Therefore, the aim of this study is to investigate whether these statistical methods, including naïve data synthesis (NDS), design-adjusted synthesis (DAS), the use of RWE as prior information (RPI), and three-level hierarchical models (THMs), could be used for integrating RWE in a rare events meta-analysis of RCTs by considering the potential inherent biases of RWE studies and their impact on the level of uncertainty around the estimates.

2. Materials and Methods

2.1. Study Design Overview

In this study, we used four approaches to combine RCTs and RWE studies [18,20]: (1) NDS, where data from all studies, regardless of the study design, were directly combined; (2) DAS, where RCTs and RWE studies were synthesized and where the information from the RWE studies was adjusted to reflect the confidence in the study findings; (3) the RPI, which included RWE via the prior for the treatment effect and combined this with a likelihood based only on the data from RCTs; (4) the THM, which was used to simultaneously model the between-study heterogeneity of treatment effects within each study design (RCT or RWE studies) and across study designs. The methodologies were applied to two recently published meta-analyses concerning the risk of diabetic ketoacidosis (DKA) among patients using sodium/glucose cotransporter 2 (SGLT-2) inhibitors compared with active comparators [21] and the effectiveness of 23-valent pneumococcal polysaccharide vaccine (PPV23) vaccination against invasive pneumococcal disease (IPD) in elderly patients [22]. Here, we describe how these methods can be performed and how the bias of the RWE studies can be considered. Finally, we discuss the pros and cons of each method.

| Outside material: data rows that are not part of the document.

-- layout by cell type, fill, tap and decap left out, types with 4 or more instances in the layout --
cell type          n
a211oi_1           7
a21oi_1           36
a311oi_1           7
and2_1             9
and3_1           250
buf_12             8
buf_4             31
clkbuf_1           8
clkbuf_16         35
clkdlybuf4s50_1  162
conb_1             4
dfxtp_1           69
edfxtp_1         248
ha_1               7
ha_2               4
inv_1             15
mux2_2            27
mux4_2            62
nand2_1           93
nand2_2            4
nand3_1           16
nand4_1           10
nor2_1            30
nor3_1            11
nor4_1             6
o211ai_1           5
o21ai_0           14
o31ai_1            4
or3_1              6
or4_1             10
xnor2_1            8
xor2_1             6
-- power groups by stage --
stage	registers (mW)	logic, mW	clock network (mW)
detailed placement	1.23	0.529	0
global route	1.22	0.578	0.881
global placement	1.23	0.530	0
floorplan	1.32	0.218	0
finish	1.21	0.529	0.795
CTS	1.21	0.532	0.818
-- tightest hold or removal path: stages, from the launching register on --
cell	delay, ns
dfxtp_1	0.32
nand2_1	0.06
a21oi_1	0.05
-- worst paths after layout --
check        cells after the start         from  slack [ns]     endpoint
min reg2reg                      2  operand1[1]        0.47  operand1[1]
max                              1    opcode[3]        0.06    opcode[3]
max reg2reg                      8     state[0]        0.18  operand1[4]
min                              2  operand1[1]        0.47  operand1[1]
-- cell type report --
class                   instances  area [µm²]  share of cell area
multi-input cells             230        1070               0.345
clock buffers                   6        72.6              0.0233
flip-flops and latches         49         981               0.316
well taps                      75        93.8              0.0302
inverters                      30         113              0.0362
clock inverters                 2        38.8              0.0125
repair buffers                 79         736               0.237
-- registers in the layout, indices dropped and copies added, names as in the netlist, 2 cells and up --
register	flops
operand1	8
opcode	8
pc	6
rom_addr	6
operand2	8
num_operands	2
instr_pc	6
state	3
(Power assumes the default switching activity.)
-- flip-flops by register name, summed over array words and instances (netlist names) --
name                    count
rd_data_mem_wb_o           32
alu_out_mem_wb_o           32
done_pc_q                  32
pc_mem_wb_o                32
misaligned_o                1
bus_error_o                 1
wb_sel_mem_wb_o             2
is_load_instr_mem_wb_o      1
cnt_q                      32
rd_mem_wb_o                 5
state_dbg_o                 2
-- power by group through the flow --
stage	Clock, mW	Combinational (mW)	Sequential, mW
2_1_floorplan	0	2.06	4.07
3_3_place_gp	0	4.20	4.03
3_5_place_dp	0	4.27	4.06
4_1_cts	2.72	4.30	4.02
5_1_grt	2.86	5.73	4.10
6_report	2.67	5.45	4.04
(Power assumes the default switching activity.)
**src/rtl/demux_1to8_1bit_seq.sv**
```systemverilog
// Serial-to-parallel 1:8 demux: steps a dual-rail slot index, stages slots 0..6,
// presents a full frame on Out0..Out7 with a Valid/Ack handshake. Optional: OVERRUN_FLAG_EN.
module demux_1to8_1bit_seq #(
   parameter int DATA_W = 1
) (
   input  logic              Clock,
   input  logic              Reset,
   input  logic [DATA_W-1:0] In,
   input  logic              Enable,
   input  logic              Clear,
   input  logic              Ack,
   output logic [2:0]        Select,
   output logic [2:0]        _Select,
   output logic              Ready,
   output logic [DATA_W-1:0] Out0,
   output logic [DATA_W-1:0] Out1,
   output logic [DATA_W-1:0] Out2,
   output logic [DATA_W-1:0] Out3,
   output logic [DATA_W-1:0] Out4,
   output logic [DATA_W-1:0] Out5,
   output logic [DATA_W-1:0] Out6,
   output logic [DATA_W-1:0] Out7,
`ifdef OVERRUN_FLAG_EN
   output logic              Overrun,
`endif
   output logic              Valid
);

   logic [2:0]             sel_q, sel_d;
   logic [2:0]             nsel_q, nsel_d;
   logic [7:0][DATA_W-1:0] stg_q, stg_d;
   logic [7:0][DATA_W-1:0] out_q, out_d;
   logic                   valid_q, valid_d;
   logic                   ready, accept, complete;

   // Only a held, unacknowledged frame with slot 7 pending can stall the lane.
   assign ready    = !(valid_q && sel_q == 3'd7);
   assign accept   = Enable && ready && !Clear;
   assign complete = accept && sel_q == 3'd7;

   always_comb begin
      sel_d   = sel_q;
      stg_d   = stg_q;
      out_d   = out_q;
      valid_d = valid_q;
      if (Clear) begin
         sel_d = 3'd0;
      end else if (accept) begin
         stg_d[sel_q] = In;
         sel_d        = sel_q + 3'd1;
      end
      // Complement rail is registered from the same next value, so it never glitches apart.
      nsel_d = ~sel_d;
      if (complete) begin
         out_d   = {In, stg_q[6:0]};
         valid_d = 1'b1;
      end else if (valid_q && Ack) begin
         valid_d = 1'b0;
      end
   end

   always_ff @(posedge Clock or posedge Reset) begin
      if (Reset) begin
         sel_q   <= 3'd0;
         nsel_q  <= 3'd7;
         stg_q   <= '0;
         out_q   <= '0;
         valid_q <= 1'b0;
      end else begin
         sel_q   <= sel_d;
         nsel_q  <= nsel_d;
         stg_q   <= stg_d;
         out_q   <= out_d;
         valid_q <= valid_d;
      end
   end

`ifdef OVERRUN_FLAG_EN
   logic ovr_q, ovr_d;

   always_comb begin
      ovr_d = ovr_q;
      if (Clear)                 ovr_d = 1'b0;
      else if (Enable && !ready) ovr_d = 1'b1;
   end

   always_ff @(posedge Clock or posedge Reset) begin
      if (Reset) ovr_q <= 1'b0;
      else       ovr_q <= ovr_d;
   end

   assign Overrun = ovr_q;
`endif

   assign Select  = sel_q;
   assign _Select = nsel_q;
   assign Ready   = ready;
   assign Valid   = valid_q;
   assign Out0    = out_q[0];
   assign Out1    = out_q[1];
   assign Out2    = out_q[2];
   assign Out3    = out_q[3];
   assign Out4    = out_q[4];
   assign Out5    = out_q[5];
   assign Out6    = out_q[6];
   assign Out7    = out_q[7];

endmodule

```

2.2. Illustrative Example Dataset

The first example was a recent meta-analysis conducted by Falkenhorst et al. [22]. In this meta-analysis, the authors used the evidence from RCTs and RWE studies to investigate the effectiveness of PPV23 vaccination against IPD and pneumococcal pneumonia in adults aged ≥ 60 years. Here, we focus on IPD. This study included four RCTs, five cohort studies, three case-control studies, and five case–case studies. We excluded one RCT (for reporting no events in both treatment groups) and five case–case studies (for IPD not being reported) in our study. The outcomes of these studies are displayed in Table 1. The authors assessed the risk of bias of individual studies using the Cochrane Risk of Bias tool [23] for RCTs and the Newcastle-Ottawa Scale for observational studies [24]. A total of 16 IPD events were reported across three RCTs, which randomized a total of 41,992 patients, and the incidence rate was 0.04%. We observed 165 IPD events among 575,454 patients in five cohort studies.
The second example showed how to integrate RCTs and RWE studies when assessing the effects of rare adverse events. A typical example of rare adverse events is the risk of DKA caused by SGLT-2 inhibitors. The data used in this study were obtained from the study conducted by Alkabbani et al. [21]. This study included twelve placebo-controlled RCTs, seven active comparator RCTs, and seven active comparator RWE studies. All were retrospective propensity score-matched cohort studies. Our primary concern was whether SGLT-2 inhibitors increase the risk of DKA compared with active comparators. We excluded one RWE study because its control was not an active comparator [36]. In this study, the authors assessed the risk of bias in each study using the checklist proposed by Downs et al. [37] for RCTs and RWE studies. Table 2 shows the basic characteristics of the included RCTs and RWE studies. A total of 8 DKA events were reported across all RCTs, which randomized 8100 patients, and the incidence rate was 0.1%. We observed 2016 DKA events among 1,072,992 patients across all RWE studies.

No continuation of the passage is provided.